INSTRUCTIONS TO FOLLOW
Your response should be every line from the entries that includes the string "inverter".

(Collected data)
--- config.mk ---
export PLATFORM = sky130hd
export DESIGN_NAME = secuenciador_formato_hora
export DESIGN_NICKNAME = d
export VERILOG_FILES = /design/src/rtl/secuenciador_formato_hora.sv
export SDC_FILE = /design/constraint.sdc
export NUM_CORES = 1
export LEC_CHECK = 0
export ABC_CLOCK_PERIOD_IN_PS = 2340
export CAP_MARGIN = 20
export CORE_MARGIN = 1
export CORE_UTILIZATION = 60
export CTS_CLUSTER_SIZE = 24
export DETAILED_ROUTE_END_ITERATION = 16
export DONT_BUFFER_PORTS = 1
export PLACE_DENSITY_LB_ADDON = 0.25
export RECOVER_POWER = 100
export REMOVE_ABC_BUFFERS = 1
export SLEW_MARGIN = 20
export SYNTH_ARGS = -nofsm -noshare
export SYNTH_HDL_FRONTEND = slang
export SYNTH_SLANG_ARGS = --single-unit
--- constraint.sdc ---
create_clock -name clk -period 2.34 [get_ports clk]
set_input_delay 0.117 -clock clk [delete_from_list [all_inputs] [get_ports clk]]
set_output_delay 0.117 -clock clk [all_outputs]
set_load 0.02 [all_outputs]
--
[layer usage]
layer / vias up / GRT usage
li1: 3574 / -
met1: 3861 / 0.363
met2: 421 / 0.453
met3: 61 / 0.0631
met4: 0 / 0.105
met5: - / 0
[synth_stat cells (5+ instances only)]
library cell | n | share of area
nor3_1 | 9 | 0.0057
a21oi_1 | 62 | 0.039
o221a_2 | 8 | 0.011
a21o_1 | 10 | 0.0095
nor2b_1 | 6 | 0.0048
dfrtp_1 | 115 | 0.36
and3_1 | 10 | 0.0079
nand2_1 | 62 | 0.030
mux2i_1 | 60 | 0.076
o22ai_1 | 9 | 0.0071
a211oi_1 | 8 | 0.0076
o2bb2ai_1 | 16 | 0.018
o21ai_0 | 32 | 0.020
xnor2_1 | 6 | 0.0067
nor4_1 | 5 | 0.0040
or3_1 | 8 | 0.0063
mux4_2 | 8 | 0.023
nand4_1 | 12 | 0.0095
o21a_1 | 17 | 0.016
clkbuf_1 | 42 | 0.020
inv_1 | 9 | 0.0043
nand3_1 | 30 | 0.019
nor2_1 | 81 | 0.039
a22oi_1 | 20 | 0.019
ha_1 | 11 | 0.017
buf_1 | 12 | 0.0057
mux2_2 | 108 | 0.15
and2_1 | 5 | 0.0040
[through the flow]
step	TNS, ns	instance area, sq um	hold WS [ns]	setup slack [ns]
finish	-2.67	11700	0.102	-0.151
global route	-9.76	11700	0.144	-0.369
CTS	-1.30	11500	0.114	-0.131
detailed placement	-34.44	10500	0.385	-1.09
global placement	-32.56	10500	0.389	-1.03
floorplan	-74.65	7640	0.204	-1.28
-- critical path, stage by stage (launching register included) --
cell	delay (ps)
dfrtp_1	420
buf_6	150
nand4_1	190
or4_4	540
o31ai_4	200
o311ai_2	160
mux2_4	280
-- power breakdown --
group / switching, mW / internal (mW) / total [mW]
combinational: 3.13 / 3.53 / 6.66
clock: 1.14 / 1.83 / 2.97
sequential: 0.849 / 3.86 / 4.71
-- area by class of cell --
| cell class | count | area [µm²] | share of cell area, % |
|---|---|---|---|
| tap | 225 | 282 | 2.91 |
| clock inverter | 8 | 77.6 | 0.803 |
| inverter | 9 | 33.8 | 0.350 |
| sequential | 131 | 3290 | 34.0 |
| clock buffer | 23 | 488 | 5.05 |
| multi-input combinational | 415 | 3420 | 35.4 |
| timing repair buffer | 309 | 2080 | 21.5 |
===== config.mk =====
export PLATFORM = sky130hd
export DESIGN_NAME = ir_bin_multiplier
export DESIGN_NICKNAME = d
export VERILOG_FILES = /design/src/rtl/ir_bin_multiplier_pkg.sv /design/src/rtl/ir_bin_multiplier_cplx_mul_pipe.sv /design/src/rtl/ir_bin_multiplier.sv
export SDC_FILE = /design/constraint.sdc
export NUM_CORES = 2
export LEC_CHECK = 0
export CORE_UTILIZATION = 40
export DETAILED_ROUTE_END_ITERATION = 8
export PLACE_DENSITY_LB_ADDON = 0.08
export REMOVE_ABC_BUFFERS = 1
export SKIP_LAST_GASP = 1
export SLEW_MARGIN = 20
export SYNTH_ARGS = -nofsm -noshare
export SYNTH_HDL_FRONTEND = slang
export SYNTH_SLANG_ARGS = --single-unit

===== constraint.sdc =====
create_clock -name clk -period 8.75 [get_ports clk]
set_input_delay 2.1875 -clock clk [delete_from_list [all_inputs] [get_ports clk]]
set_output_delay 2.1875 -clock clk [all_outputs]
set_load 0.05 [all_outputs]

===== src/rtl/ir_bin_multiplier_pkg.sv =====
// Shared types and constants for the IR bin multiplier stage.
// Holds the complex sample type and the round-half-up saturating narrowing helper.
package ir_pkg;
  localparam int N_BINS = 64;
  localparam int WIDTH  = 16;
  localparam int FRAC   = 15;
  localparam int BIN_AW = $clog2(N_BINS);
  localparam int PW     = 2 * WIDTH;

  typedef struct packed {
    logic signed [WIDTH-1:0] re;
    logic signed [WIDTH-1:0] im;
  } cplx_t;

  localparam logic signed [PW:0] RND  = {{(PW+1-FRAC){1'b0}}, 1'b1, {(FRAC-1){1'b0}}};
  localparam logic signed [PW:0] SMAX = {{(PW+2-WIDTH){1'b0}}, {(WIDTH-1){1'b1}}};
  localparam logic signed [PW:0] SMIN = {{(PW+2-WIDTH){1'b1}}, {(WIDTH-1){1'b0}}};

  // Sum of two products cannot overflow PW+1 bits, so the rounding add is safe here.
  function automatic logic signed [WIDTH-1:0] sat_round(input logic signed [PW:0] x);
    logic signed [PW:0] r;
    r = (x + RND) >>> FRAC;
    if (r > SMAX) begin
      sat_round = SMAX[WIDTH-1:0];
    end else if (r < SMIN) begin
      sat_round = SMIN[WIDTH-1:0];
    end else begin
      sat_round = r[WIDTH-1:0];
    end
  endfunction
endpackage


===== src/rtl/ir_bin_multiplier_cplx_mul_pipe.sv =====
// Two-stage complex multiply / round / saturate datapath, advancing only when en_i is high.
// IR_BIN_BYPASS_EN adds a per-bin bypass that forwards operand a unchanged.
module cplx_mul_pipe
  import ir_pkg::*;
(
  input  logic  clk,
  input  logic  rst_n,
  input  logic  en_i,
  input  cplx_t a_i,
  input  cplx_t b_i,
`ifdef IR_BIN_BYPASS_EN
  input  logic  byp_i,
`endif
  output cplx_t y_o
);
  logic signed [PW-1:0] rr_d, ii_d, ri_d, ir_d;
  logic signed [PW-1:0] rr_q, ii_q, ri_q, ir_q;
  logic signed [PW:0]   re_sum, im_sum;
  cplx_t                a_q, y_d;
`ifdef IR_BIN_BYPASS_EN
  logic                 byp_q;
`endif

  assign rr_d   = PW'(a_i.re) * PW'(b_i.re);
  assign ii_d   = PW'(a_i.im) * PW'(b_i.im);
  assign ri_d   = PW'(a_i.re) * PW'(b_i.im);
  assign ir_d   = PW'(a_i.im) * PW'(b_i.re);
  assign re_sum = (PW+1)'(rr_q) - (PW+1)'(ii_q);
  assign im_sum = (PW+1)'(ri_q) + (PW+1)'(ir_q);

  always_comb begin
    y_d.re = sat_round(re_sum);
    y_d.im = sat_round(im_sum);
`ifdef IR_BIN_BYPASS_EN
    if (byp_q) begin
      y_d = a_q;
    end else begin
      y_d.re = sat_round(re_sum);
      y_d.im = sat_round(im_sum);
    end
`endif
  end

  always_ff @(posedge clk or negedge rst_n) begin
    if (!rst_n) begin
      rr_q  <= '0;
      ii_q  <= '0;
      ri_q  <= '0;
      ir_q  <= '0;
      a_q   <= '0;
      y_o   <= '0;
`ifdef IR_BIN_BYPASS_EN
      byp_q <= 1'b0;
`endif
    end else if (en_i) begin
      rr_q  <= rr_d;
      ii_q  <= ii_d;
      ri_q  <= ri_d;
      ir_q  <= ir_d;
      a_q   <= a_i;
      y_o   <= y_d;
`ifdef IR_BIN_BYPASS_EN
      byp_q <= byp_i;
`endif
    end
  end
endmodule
==
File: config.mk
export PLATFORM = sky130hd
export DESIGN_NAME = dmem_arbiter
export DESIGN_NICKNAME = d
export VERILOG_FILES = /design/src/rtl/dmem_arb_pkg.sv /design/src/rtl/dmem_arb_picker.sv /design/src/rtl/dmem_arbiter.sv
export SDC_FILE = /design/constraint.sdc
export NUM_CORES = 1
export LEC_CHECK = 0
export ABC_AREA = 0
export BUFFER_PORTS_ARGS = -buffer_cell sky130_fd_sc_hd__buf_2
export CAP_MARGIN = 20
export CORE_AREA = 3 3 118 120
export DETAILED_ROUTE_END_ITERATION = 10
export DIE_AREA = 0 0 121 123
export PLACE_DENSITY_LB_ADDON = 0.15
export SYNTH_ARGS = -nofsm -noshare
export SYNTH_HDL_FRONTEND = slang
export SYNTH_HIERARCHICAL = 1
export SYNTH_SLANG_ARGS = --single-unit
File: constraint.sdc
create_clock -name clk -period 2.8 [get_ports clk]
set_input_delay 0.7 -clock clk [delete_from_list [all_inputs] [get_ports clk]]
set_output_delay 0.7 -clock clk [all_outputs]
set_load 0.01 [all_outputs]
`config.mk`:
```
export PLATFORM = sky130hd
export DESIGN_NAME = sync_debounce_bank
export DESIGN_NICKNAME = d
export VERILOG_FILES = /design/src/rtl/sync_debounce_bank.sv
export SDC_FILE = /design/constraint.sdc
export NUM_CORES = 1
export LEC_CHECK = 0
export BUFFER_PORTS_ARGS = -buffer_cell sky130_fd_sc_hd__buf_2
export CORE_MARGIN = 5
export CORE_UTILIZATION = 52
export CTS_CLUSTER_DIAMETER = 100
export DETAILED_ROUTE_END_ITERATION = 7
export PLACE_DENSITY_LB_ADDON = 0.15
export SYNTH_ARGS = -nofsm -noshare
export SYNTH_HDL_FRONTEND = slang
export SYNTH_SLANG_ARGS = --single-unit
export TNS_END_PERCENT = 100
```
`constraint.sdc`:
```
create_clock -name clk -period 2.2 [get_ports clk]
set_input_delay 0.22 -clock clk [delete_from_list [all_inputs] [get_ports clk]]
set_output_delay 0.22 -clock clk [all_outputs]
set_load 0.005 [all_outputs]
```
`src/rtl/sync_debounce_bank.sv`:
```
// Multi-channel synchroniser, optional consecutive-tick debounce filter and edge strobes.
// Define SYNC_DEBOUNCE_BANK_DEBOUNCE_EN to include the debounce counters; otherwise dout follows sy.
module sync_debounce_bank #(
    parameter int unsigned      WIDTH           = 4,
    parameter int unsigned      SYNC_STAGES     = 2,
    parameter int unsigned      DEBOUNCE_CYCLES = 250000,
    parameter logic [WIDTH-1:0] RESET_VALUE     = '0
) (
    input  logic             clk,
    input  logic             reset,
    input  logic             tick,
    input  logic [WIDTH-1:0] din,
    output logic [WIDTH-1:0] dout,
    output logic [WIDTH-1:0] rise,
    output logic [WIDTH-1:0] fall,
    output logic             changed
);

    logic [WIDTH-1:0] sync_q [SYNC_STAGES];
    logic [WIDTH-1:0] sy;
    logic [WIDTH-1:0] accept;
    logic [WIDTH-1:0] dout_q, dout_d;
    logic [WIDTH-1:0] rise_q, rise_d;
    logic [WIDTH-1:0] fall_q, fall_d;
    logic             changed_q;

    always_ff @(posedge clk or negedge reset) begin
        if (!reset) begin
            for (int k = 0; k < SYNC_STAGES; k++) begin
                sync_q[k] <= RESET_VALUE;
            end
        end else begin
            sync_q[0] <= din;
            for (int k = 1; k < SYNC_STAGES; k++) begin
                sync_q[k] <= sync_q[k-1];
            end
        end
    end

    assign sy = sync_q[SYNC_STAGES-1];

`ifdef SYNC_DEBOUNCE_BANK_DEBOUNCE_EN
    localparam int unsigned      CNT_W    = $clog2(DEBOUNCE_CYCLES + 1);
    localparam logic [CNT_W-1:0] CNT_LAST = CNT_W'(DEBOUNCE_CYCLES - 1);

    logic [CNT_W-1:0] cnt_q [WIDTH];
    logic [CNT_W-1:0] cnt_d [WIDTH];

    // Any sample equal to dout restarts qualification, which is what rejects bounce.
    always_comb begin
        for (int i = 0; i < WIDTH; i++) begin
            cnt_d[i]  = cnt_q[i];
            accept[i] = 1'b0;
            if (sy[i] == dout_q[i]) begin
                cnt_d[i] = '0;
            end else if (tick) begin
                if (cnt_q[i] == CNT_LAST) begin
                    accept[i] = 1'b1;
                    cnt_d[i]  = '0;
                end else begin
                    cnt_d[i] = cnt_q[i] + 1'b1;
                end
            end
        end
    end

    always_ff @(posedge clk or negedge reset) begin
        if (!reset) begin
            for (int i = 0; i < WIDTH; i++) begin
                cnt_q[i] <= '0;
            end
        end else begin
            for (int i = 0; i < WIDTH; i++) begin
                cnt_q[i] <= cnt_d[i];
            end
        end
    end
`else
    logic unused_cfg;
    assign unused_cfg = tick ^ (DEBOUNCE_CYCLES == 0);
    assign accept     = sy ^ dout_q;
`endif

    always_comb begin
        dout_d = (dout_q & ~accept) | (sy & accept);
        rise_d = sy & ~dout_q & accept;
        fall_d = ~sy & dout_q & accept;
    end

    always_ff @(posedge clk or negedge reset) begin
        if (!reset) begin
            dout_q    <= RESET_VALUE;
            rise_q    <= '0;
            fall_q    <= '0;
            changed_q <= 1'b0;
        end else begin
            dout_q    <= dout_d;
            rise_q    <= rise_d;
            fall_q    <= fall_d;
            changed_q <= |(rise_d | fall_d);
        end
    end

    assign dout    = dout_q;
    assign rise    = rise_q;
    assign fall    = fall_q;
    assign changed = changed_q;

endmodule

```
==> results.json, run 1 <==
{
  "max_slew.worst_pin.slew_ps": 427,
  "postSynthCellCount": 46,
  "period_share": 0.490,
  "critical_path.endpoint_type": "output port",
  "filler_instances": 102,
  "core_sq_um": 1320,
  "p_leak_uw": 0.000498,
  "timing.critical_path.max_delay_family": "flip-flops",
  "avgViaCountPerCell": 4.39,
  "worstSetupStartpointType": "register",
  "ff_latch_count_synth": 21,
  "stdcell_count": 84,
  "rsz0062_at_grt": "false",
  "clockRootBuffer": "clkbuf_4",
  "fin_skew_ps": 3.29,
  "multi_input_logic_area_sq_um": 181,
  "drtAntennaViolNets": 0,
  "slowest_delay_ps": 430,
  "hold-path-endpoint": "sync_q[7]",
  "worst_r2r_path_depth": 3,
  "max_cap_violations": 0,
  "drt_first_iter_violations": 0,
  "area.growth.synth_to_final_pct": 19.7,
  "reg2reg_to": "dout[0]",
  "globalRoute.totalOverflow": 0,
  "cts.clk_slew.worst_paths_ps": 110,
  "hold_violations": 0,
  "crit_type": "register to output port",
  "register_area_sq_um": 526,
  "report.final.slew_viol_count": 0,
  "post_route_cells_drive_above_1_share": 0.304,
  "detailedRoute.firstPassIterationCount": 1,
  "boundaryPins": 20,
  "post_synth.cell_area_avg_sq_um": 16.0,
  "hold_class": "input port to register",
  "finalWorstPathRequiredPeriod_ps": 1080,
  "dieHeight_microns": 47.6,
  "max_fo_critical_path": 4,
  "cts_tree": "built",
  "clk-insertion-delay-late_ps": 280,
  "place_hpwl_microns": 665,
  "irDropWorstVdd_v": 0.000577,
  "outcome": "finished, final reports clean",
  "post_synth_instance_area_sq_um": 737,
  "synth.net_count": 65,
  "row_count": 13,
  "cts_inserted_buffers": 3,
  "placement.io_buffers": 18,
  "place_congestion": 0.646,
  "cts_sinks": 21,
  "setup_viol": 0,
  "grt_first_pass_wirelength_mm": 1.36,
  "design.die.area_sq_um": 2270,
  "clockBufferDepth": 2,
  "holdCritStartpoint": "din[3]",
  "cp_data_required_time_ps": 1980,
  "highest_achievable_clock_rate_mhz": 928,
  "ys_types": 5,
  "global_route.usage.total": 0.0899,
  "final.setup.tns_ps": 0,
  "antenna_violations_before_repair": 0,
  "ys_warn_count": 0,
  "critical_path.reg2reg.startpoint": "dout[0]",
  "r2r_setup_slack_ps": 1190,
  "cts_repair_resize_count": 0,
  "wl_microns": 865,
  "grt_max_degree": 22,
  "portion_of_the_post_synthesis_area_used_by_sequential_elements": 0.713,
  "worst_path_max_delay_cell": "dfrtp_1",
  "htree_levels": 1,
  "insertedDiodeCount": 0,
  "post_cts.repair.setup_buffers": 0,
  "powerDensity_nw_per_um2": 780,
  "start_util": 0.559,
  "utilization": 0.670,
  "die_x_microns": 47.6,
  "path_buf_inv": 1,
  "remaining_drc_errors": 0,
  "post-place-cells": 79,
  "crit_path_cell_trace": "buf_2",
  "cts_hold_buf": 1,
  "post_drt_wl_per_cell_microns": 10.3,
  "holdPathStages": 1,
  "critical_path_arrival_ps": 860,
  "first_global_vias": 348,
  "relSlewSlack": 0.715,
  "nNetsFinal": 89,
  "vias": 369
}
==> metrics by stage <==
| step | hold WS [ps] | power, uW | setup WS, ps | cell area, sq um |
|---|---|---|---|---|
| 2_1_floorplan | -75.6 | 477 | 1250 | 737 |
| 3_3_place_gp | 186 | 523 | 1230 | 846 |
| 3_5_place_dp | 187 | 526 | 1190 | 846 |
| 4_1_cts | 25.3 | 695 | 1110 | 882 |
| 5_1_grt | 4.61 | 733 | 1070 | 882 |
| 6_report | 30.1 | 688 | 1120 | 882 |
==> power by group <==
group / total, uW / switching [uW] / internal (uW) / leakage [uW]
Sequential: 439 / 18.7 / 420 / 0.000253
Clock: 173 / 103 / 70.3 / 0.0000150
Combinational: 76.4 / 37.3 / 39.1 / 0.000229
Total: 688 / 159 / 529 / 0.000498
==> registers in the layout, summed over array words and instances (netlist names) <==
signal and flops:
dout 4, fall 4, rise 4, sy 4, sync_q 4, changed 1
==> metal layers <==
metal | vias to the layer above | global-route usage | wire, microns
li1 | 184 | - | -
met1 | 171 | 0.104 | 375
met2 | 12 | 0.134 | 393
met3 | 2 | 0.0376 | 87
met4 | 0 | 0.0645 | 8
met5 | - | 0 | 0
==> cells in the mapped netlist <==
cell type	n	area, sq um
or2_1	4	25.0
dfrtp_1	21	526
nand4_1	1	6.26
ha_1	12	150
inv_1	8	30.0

EXERCISE SOLUTION
| clock inverter | 8 | 77.6 | 0.803 |
| inverter | 9 | 33.8 | 0.350 |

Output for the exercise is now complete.